The guard that checks the length is unneeded, since memchr takes a length argument anyway. It also calculates the next pointer for us, so avoid recalculating it. (Note that this is equivalent to using the 'count' function, which has the same implementation).

import Foreign
import Foreign.ForeignPtr
import Foreign.C.Types
 
import System.Environment
import qualified Data.ByteString as B
 
#define STRICT3(f) f a b c | a `seq` b `seq` c `seq` False = undefined
 
main = do
    f <- head `fmap` getArgs
    B.readFile f >>= \(B.PS x s l) -> withForeignPtr x $ \p -> 
        go (p `plusPtr` s) (fromIntegral l) 0
    where
        go :: Ptr Word8 -> CSize -> Int -> IO ()
        STRICT3(go)
        go p l i = do
            let q  = memchr p 0x0a l
            if q == nullPtr
                then print i
                else do let k = fromIntegral $ q `minusPtr` p
                        go (q `plusPtr` 1) (l-k) (i+1)
 
foreign import ccall unsafe "string.h memchr" memchr
    :: Ptr Word8 -> CInt -> CSize -> Ptr Word8

Checking the Core, 'go' is now:

Main.$wgo :: GHC.Prim.Addr#
             -> GHC.Prim.Word#
             -> GHC.Prim.Int#
             -> GHC.IOBase.IO ()

The code is certainly a bit simpler, at least.
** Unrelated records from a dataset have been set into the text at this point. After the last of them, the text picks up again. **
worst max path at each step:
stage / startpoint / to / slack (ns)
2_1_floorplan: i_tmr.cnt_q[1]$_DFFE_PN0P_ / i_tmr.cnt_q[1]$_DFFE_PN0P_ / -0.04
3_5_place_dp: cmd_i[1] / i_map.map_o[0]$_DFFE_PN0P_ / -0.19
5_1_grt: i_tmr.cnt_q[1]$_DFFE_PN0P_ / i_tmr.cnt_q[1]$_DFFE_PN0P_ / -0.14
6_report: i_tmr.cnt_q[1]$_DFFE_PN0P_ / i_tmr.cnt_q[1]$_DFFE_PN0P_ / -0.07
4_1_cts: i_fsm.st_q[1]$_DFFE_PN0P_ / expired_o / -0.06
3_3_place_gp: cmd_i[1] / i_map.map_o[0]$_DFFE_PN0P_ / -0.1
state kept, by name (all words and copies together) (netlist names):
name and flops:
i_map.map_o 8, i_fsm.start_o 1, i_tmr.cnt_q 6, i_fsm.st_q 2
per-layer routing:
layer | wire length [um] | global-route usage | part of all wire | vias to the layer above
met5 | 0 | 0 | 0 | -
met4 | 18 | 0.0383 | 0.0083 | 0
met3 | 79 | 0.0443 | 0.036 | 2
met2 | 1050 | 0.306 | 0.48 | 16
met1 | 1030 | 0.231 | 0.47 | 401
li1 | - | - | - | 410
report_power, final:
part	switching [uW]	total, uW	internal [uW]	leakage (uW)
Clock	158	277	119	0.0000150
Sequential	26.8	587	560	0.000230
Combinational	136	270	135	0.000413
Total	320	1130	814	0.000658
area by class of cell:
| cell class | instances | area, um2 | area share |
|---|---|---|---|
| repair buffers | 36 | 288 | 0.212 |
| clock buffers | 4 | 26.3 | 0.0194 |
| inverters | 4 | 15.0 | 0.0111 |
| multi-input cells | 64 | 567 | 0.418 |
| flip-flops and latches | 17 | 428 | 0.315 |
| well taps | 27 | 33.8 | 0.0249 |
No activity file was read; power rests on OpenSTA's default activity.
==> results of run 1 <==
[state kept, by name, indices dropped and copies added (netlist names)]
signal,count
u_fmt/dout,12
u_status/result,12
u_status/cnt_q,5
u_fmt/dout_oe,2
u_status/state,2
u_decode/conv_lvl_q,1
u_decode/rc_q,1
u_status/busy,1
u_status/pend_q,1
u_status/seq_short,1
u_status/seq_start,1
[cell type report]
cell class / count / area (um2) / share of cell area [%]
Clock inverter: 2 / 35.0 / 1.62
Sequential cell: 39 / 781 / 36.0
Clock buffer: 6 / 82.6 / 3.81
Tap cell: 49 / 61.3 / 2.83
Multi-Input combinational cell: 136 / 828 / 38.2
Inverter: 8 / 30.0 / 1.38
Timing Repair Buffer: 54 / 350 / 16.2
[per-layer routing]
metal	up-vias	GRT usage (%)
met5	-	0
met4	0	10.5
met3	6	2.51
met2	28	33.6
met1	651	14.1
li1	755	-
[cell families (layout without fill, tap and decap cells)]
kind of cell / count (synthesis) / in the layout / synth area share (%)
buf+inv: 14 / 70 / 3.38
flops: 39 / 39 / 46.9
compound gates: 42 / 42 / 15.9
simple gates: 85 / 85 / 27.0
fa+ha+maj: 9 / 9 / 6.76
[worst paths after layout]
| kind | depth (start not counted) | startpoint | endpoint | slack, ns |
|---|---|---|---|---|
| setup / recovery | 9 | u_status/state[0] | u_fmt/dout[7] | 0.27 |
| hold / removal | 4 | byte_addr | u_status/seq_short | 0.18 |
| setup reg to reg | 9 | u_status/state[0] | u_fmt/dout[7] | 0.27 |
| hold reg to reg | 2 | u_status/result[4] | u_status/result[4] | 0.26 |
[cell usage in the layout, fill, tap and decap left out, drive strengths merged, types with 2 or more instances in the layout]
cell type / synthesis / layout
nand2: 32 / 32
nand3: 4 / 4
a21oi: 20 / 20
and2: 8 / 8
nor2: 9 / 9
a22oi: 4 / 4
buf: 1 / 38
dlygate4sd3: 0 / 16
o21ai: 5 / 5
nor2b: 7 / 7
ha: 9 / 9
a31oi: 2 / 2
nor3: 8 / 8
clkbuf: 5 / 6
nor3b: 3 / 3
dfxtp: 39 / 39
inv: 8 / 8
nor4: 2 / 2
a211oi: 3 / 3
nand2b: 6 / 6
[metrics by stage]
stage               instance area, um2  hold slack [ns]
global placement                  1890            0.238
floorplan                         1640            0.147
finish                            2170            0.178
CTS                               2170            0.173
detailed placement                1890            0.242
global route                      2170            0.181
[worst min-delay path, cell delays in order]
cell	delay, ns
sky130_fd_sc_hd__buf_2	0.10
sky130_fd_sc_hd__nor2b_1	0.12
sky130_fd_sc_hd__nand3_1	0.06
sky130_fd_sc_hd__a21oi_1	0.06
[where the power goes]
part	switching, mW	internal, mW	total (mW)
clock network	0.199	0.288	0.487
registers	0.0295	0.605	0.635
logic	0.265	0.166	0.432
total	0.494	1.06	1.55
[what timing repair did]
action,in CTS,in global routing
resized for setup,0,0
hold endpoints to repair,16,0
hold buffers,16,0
File: src/rtl/usb_rx_ep_pkg.sv
package usb_rx_ep_pkg;

  // Register bit positions (software decodes these)
  localparam int B_CLRDT   = 7;
  localparam int B_STALLED = 6;
  localparam int B_STALL   = 5;
  localparam int B_FLUSH   = 4;
  localparam int B_DATAERR = 3;
  localparam int B_OVER    = 2;
  localparam int B_FULL    = 1;
  localparam int B_RXRDY   = 0;

  // Number of packet slots available in the chosen buffering mode
  function automatic logic [1:0] slot_cap(input logic dbl);
    return dbl ? 2'd2 : 2'd1;
  endfunction

  // Full-size unload with auto-clear enabled releases the packet
  function automatic logic autoclr_hit(input logic en, input logic [15:0] len,
                                       input logic [15:0] maxp);
    return en && (len == maxp);
  endfunction

  // Bulk toggle check: packet PID must match the expected toggle
  function automatic logic toggle_ok(input logic pid1, input logic expect1);
    return pid1 == expect1;
  endfunction

endpackage
--- config.mk ---
export PLATFORM = sky130hd
export DESIGN_NAME = pgood_channel
export DESIGN_NICKNAME = d
export VERILOG_FILES = /design/src/rtl/pgc_pkg.sv /design/src/rtl/pgc_sync.sv /design/src/rtl/pgc_hold_filter.sv /design/src/rtl/pgc_qual_timer.sv /design/src/rtl/pgood_channel.sv
export SDC_FILE = /design/constraint.sdc
export NUM_CORES = 1
export LEC_CHECK = 0
export BUFFER_PORTS_ARGS = -buffer_cell sky130_fd_sc_hd__buf_2
export CAP_MARGIN = 10
export CORE_ASPECT_RATIO = 0.7
export CORE_MARGIN = 4
export CORE_UTILIZATION = 30
export CTS_CLUSTER_SIZE = 28
export DETAILED_ROUTE_END_ITERATION = 12
export GPL_TIMING_DRIVEN = 0
export PLACE_DENSITY = 0.46
export SYNTH_ARGS = -nofsm -noshare
export SYNTH_HDL_FRONTEND = slang
export SYNTH_HIERARCHICAL = 1
export SYNTH_SLANG_ARGS = --single-unit
--- constraint.sdc ---
create_clock -name clk -period 2.63 [get_ports clk]
set_clock_uncertainty 0.05 [all_clocks]
set_input_delay 0.3945 -clock clk [delete_from_list [all_inputs] [get_ports clk]]
set_output_delay 0.3945 -clock clk [all_outputs]
set_load 0.05 [all_outputs]
--- src/rtl/pgc_pkg.sv ---
// Shared types for the power-good channel.
package pgc_pkg;
    // Qualification timer state.
    typedef enum logic [1:0] {
        TMR_IDLE  = 2'd0,
        TMR_COUNT = 2'd1,
        TMR_GOOD  = 2'd2
    } tmr_state_e;
endpackage

--- src/rtl/pgc_sync.sv ---
// Two-flop synchronizer for a vector of independent asynchronous flags.
// Assumes each bit is a level that needs no coherency with the others.
module pgc_sync #(
    parameter int WIDTH = 2
) (
    input  logic             clk,
    input  logic             rst_n,
    input  logic [WIDTH-1:0] d,
    output logic [WIDTH-1:0] q
);
    logic [WIDTH-1:0] meta;

    // Two register stages; reset drives both to zero.
    always_ff @(posedge clk) begin
        if (!rst_n) begin
            meta <= '0;
            q    <= '0;
        end else begin
            meta <= d;
            q    <= meta;
        end
    end
endmodule

--- src/rtl/pgc_hold_filter.sv ---
// Pulse filter. The output takes a new input level only after that level
// has been seen on HOLD consecutive cycles. With SYMM = 0 a rising input
// passes at once and only the falling edge is filtered.
// Assumes HOLD >= 1 and an already synchronized input.
module pgc_hold_filter #(
    parameter int HOLD = 4,
    parameter bit SYMM = 1'b1
) (
    input  logic clk,
    input  logic rst_n,
    input  logic d,
    output logic q
);
    localparam int CW = (HOLD > 1) ? $clog2(HOLD) : 1;

    logic [CW-1:0] cnt;
    logic          fast_set;

    // Variant choice: symmetric filter, or filter on the falling edge only.
    generate
        if (SYMM) begin : g_sym
            assign fast_set = 1'b0;
        end else begin : g_fall
            assign fast_set = d;
        end
    endgenerate

    // Count consecutive disagreeing samples, then adopt the new level.
    always_ff @(posedge clk) begin
        if (!rst_n) begin
            q   <= 1'b0;
            cnt <= '0;
        end else if (d == q) begin
            cnt <= '0;
        end else if (fast_set) begin
            q   <= 1'b1;
            cnt <= '0;
        end else if (cnt == CW'(HOLD - 1)) begin
            q   <= d;
            cnt <= '0;
        end else begin
            cnt <= cnt + 1'b1;
        end
    end
endmodule

--- src/rtl/pgc_qual_timer.sv ---
// Restartable qualification timer. It counts while qual is high and
// declares good once the count reaches a limit latched at the start.
// It is cleared whenever qual drops and held cleared while good.
// Assumes RISE_CYC fits in CNT_W bits.
module pgc_qual_timer
    import pgc_pkg::*;
#(
    parameter int CNT_W    = 16,
    parameter int RISE_CYC = 35
) (
    input  logic             clk,
    input  logic             rst_n,
    input  logic             qual,
    input  logic             bypass,
    input  logic [CNT_W-1:0] dly,
    output logic             good
);
    tmr_state_e       state;
    logic [CNT_W-1:0] cnt;
    logic [CNT_W-1:0] limit;

    // Start, count, declare good or abort.
    always_ff @(posedge clk) begin
        if (!rst_n) begin
            state <= TMR_IDLE;
            cnt   <= '0;
            limit <= '0;
        end else if (!qual) begin
            state <= TMR_IDLE;
            cnt   <= '0;
        end else begin
            case (state)
                TMR_IDLE: begin
                    state <= TMR_COUNT;
                    limit <= bypass ? CNT_W'(RISE_CYC) : dly;
                    cnt   <= CNT_W'(1);
                end
                TMR_COUNT: begin
                    if (cnt >= limit) begin
                        state <= TMR_GOOD;
                        cnt   <= '0;
                    end else begin
                        cnt <= cnt + 1'b1;
                    end
                end
                default: cnt <= '0;
            endcase
        end
    end

    // Good flag decoded from state.
    assign good = (state == TMR_GOOD);
endmodule

--- src/rtl/pgood_channel.sv ---
// One supervisor channel: synchronizes the enable and the rail flag, filters
// them, qualifies the rising edge with a timer and gates the result with
// lockout. Assumes uvlo is synchronous to clk.
module pgood_channel #(
    parameter int CNT_W    = 16,
    parameter int RISE_CYC = 35,
    parameter int FALL_CYC = 20,
    parameter int EN_HOLD  = 4
) (
    input  logic             clk,
    input  logic             rst_n,
    input  logic             rail_above,
    input  logic             chan_en,
    input  logic             uvlo,
    input  logic             dly_bypass,
    input  logic [CNT_W-1:0] dly_cycles,
    output logic             pgood
);
    logic [1:0] sync_q;
    logic       rail_s;
    logic       en_s;
    logic       rail_f;
    logic       en_f;
    logic       qual;
    logic       pg_int;

    pgc_sync #(.WIDTH(2)) u_sync (
        .clk  (clk),
        .rst_n(rst_n),
        .d    ({chan_en, rail_above}),
        .q    (sync_q)
    );
    assign rail_s = sync_q[0];
    assign en_s   = sync_q[1];

    pgc_hold_filter #(.HOLD(EN_HOLD), .SYMM(1'b1)) u_en_filt (
        .clk  (clk),
        .rst_n(rst_n),
        .d    (en_s),
        .q    (en_f)
    );

    pgc_hold_filter #(.HOLD(FALL_CYC), .SYMM(1'b0)) u_rail_filt (
        .clk  (clk),
        .rst_n(rst_n),
        .d    (rail_s),
        .q    (rail_f)
    );

    // Qualifying condition for the timer.
    assign qual = en_f & rail_f & ~uvlo;

    pgc_qual_timer #(.CNT_W(CNT_W), .RISE_CYC(RISE_CYC)) u_timer (
        .clk   (clk),
        .rst_n (rst_n),
        .qual  (qual),
        .bypass(dly_bypass),
        .dly   (dly_cycles),
        .good  (pg_int)
    );

    // Lockout gates the output without waiting for a clock edge.
    assign pgood = pg_int & ~uvlo;
endmodule

Yosys cells after proc, flatten, opt, wreduce, memory -nomap -nowiden --
Index checks and enable logic that the tools add are counted. W data, S select, Z words.
Word-level totals: bits in registers 47, input bits 22, output and inout bits 1, logic and storage cells 44
Cells by class: add/subtract/negate cells 3, magnitude comparators 1, equality and inequality tests 7, mux-type cells 7, bitwise operators 7, reduce and logical (&&, ||, !) cells 10
Operator list (count):
- $mux W16 | 2
- $pmux W16 S2 | 1
- $add A16 B1 Y16 const B | 1
- $ge A16 B16 Y1 | 1
- $reduce_and A2 Y1 | 5
- $add A5 B1 Y5 const B | 1
- $eq A5 B5 Y1 const B | 1
- $eq A2 B2 Y1 const B | 2
- $not A1 Y1 | 4
- $pmux W2 S2 | 1
- $reduce_bool A2 Y1 | 2
- $reduce_or A4 Y1 | 1
- $and A1 B1 Y1 | 3
- $reduce_or A3 Y1 | 1
- $add A2 B1 Y2 const B | 1
- $eq A1 B1 Y1 | 2
- $eq A2 B1 Y1 const B | 1
- $logic_not A2 Y1 | 1
- $mux W1 | 2
- $mux W2 | 1
- $ne A2 B1 Y1 const B | 1

Logic depth before layout (Yosys ltp) --
Gate-level depths: netlist (run 1).
word-level depth 3, gate-level depth with buffers 9, mapped depth without buffers 7

Cells and area by module --
The synthesis (run 1) kept the hierarchy.
Modules (own cells, without submodules):
- pgc_qual_timer | instances 1, cells each 211, area an instance 1914.3 um^2, seq. area each 680.7 um^2
- pgc_hold_filter (u_rail_filt) | instances 1, cells each 25, area an instance 272.8 um^2, seq. area each 120.1 um^2
- pgc_hold_filter (u_en_filt) | instances 1, cells each 9, area an instance 118.9 um^2, seq. area each 60.1 um^2
- pgc_sync | instances 1, cells each 8, area an instance 105.1 um^2, seq. area each 80.1 um^2
- pgood_channel | instances 1, cells each 2, area an instance 15.0 um^2, seq. area each 0.0 um^2

Worst setup path after synthesis (run 1) --
OpenSTA, ideal clock, no wires.
path type register to register, start reg u_timer.cnt[0], end reg u_timer.cnt[10], library setup time 0.063 ns, arrival time 1.958 ns, required time 2.517 ns, slack 0.559 ns, stages on the path, launching flop included 10, buffers on the path 2, period minus slack after synthesis 2.071 ns, cell sequence dfxtp_1 inv_1 ha_1 nand2b_4 a2111oi_4 o31ai_1 or3_1 buf_6 buf_12 nor2_4
On the way: longest elaborated chain between the ends 3, elaborated cells between the ends (all ways) 4, classes of those cells add/sub: 1; order compare: 1; mux: 2
RTL lines:
- start: declaration | RTL line pgc_qual_timer.sv:19 | logic [CNT_W-1:0] cnt;
- start signal: assignment | RTL line pgc_qual_timer.sv:43 | cnt <= cnt + 1'b1;
- $add A16 B1 Y16 / $ge A16 B16 Y1 (equally long branches) | RTL line pgc_qual_timer.sv:43, pgc_qual_timer.sv:39
- $mux W16 * | RTL line pgc_qual_timer.sv:39 | if (cnt >= limit) begin
- $pmux W16 S2 * | RTL line pgc_qual_timer.sv:32 | case (state)
Every way passes the cells marked *; elsewhere a longest branch is shown, timed or not. A chain may end at the register's enable or synchronous reset.

Worst setup path in the final report (run 1) --
start reg u_timer.cnt[0], end reg u_timer.cnt[14]
The elaborated chain is that of the path after synthesis.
$ ghc -O -package fps -cpp -ffi wc.hs
$ time ./wc /usr/share/dict/words
98326
./wc /usr/share/dict/words  0.00s user 0.01s system 70% cpu 0.017 total

But we can't seem to squeeze any more out, at least on data this size.

[edit] 11 Going via C

We reach a point where I can't think of any more tricks, so we can always code up a little C and call into that, for this tight loop. Sometimes we just have to do this, and that's what the ffi is for, after all.

-- wc.hs
 
import Foreign
import System.Environment
import qualified Data.ByteString as B
 
main = do
    f <- head `fmap` getArgs
    B.readFile f >>= \(B.PS x _ l) -> withForeignPtr x $ \p -> print (c_wc p l)
 
foreign import ccall unsafe "wc.h wc" c_wc :: Ptr Word8 -> Int -> Int
 
-- wc_c.c
int wc(char *p, int len) {
    int c;
    for (c = 0; len--; ++p)
        if (*p == '\n')
            ++c;
    return c;
}
 
-- wc.h
int wc(char *p, int len);
$ gcc -O3 -c wc_c.c
$ ghc -O -package fps wc.hs -o wc -fglasgow-exts wc_c.o
$ time ./wc /usr/share/dict/words
98326
./wc /usr/share/dict/words  0.00s user 0.00s system 25% cpu 0.016 total

And we are done. Note that the tight C loop didn't give us anything in the end over the naive ByteString code, which is a very satisfying result.